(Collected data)
- - - - -

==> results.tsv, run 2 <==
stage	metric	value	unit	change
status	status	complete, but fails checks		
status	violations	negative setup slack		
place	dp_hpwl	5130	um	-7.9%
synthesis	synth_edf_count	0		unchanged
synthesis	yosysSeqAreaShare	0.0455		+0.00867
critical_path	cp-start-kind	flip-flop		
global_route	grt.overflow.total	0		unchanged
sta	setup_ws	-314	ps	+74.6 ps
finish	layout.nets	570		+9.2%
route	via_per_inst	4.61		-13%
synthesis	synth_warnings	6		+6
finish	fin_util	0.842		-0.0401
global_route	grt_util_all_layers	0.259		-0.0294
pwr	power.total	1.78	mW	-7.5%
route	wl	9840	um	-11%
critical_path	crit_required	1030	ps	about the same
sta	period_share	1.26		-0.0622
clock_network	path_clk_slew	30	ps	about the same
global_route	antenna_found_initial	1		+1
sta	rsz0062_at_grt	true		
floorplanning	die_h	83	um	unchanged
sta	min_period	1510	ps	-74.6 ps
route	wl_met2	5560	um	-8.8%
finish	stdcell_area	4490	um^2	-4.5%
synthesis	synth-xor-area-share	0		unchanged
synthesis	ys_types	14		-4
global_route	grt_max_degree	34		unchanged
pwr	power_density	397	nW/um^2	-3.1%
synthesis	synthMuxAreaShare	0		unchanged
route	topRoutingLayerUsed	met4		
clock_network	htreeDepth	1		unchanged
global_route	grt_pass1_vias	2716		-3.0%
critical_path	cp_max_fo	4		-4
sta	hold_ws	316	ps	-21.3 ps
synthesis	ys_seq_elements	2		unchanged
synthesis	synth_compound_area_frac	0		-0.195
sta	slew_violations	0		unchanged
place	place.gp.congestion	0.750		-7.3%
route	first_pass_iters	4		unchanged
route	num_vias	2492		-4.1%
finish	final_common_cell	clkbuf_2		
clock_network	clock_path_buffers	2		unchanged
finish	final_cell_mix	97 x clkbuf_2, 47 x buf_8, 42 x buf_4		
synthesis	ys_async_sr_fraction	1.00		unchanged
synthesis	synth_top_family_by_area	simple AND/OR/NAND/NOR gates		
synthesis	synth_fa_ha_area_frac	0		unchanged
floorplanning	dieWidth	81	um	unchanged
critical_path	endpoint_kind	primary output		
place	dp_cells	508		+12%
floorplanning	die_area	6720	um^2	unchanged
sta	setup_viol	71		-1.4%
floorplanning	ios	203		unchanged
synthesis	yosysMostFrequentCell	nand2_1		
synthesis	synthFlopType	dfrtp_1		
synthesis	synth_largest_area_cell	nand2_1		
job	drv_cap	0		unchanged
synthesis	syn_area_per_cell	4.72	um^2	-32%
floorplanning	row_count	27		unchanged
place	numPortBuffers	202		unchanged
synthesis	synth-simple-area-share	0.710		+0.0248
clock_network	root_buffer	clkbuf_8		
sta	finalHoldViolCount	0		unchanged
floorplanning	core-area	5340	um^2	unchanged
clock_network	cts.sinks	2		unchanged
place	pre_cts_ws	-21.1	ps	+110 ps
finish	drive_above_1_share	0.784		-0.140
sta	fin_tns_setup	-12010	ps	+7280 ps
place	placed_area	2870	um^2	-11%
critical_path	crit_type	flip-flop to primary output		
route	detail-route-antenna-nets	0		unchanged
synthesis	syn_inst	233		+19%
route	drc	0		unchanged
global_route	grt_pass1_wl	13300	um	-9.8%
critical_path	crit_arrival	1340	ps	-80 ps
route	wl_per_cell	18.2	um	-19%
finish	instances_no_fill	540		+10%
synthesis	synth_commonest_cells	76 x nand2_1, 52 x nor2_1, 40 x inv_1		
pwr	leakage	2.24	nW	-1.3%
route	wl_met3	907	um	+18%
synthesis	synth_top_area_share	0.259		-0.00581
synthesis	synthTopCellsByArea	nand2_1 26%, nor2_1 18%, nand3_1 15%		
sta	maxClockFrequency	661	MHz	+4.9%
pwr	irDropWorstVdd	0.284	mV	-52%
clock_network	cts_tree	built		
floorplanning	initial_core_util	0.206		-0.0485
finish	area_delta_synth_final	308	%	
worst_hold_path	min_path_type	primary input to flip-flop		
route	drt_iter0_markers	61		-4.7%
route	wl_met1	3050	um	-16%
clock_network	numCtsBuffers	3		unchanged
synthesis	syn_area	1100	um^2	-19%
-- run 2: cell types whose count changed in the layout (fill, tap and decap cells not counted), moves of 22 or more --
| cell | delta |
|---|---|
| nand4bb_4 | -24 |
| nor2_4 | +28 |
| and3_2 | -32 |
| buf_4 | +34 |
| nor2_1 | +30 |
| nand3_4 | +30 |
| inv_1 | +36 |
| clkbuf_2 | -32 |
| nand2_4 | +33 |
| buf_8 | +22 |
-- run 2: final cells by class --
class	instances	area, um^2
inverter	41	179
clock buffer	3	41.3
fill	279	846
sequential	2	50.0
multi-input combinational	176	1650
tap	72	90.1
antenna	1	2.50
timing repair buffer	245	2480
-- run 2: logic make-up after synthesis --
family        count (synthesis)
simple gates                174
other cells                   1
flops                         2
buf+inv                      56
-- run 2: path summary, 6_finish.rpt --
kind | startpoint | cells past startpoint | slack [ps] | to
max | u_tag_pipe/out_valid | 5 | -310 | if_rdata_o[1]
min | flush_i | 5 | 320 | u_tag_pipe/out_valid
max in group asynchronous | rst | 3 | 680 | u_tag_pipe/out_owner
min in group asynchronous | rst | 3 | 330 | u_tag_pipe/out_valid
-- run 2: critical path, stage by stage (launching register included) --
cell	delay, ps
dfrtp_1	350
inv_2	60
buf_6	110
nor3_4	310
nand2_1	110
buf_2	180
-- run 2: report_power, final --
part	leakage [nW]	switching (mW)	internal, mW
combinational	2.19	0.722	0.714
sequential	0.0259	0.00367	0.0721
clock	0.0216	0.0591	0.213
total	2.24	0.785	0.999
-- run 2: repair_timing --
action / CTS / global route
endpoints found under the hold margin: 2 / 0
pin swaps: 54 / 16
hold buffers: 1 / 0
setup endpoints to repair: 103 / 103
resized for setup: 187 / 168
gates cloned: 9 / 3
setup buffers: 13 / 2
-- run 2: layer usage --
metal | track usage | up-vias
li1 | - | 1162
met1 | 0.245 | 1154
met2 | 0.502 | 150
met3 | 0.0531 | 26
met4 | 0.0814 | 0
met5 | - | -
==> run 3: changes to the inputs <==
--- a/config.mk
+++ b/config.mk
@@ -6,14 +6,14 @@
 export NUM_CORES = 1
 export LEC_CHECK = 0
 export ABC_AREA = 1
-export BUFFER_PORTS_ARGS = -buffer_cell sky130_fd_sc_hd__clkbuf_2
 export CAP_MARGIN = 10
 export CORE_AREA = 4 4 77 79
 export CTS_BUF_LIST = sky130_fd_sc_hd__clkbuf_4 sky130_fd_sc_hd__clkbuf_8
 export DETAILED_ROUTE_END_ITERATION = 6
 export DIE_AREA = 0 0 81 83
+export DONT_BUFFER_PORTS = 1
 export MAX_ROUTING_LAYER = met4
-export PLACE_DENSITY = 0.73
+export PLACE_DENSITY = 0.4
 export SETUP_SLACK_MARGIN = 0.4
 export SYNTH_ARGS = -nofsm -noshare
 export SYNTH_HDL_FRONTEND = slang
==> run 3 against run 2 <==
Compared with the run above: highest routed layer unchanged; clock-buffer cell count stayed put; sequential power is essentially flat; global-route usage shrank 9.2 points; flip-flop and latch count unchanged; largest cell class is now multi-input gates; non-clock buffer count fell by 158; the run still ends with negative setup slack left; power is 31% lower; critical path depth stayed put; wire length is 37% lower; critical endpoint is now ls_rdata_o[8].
--- src/rtl/fpu_div_issue_fsm.sv ---
// rtl/fpu_div_issue_fsm.sv - sequencing FSM and watchdog for the fpuDiv issue stage
module fpu_div_issue_fsm
    import fpu_div_issue_pkg::*;
#(
    parameter int TIMEOUT = 64
) (
    input  logic clock,
    input  logic reset,
    input  logic inValid,
    input  logic outReady,
    input  logic divDone,
    output logic inReady,
    output logic divReset,
    output logic divStart,
    output logic outValid,
    output logic loadOps,
    output logic capture,
    output logic abort
);

    localparam int CW = $clog2(TIMEOUT + 1);
    localparam logic [CW-1:0] LAST = CW'(TIMEOUT - 1);
    localparam logic [CW-1:0] SAT  = {CW{1'b1}};

    fpDivIssueState_t state;
    fpDivIssueState_t nextState;
    logic [CW-1:0]    watchdog;

    always_ff @(posedge clock) begin
        if (reset) begin
            state <= IDLE;
        end else begin
            state <= nextState;
        end
    end

    always_ff @(posedge clock) begin
        if (reset) begin
            watchdog <= '0;
        end else if (state == LAUNCH) begin
            watchdog <= '0;
        end else if (state == BUSY && watchdog != SAT) begin
            watchdog <= watchdog + 1'b1;
        end
    end

    assign inReady  = (state == IDLE) && !reset;
    assign divReset = reset || (state == CLEAR);
    assign divStart = (state == LAUNCH);
    assign outValid = (state == HOLD);

    always_comb begin
        nextState = state;
        loadOps   = 1'b0;
        capture   = 1'b0;
        abort     = 1'b0;
        case (state)
            IDLE: begin
                if (inValid && inReady) begin
                    loadOps   = 1'b1;
                    nextState = CLEAR;
                end
            end
            CLEAR:  nextState = LAUNCH;
            LAUNCH: nextState = BUSY;
            BUSY: begin
                // A completion seen on the watchdog's last cycle still counts.
                if (divDone) begin
                    capture   = 1'b1;
                    nextState = HOLD;
                end else if (watchdog == LAST) begin
                    abort     = 1'b1;
                    nextState = HOLD;
                end
            end
            HOLD: begin
                if (outReady) begin
                    nextState = IDLE;
                end
            end
            default: nextState = IDLE;
        endcase
    end

endmodule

- - - - -

■ **Exercise prompt**
Set down, exactly as they stand above, the lines starting with the line with "nor2_1, 40 x inv_1" and going on through the line with "nand4bb_4 | -24 |", and no others.

■ **Result of this task**
synthesis	synth_commonest_cells	76 x nand2_1, 52 x nor2_1, 40 x inv_1		
pwr	leakage	2.24	nW	-1.3%
route	wl_met3	907	um	+18%
synthesis	synth_top_area_share	0.259		-0.00581
synthesis	synthTopCellsByArea	nand2_1 26%, nor2_1 18%, nand3_1 15%		
sta	maxClockFrequency	661	MHz	+4.9%
pwr	irDropWorstVdd	0.284	mV	-52%
clock_network	cts_tree	built		
floorplanning	initial_core_util	0.206		-0.0485
finish	area_delta_synth_final	308	%	
worst_hold_path	min_path_type	primary input to flip-flop		
route	drt_iter0_markers	61		-4.7%
route	wl_met1	3050	um	-16%
clock_network	numCtsBuffers	3		unchanged
synthesis	syn_area	1100	um^2	-19%
-- run 2: cell types whose count changed in the layout (fill, tap and decap cells not counted), moves of 22 or more --
| cell | delta |
|---|---|
| nand4bb_4 | -24 |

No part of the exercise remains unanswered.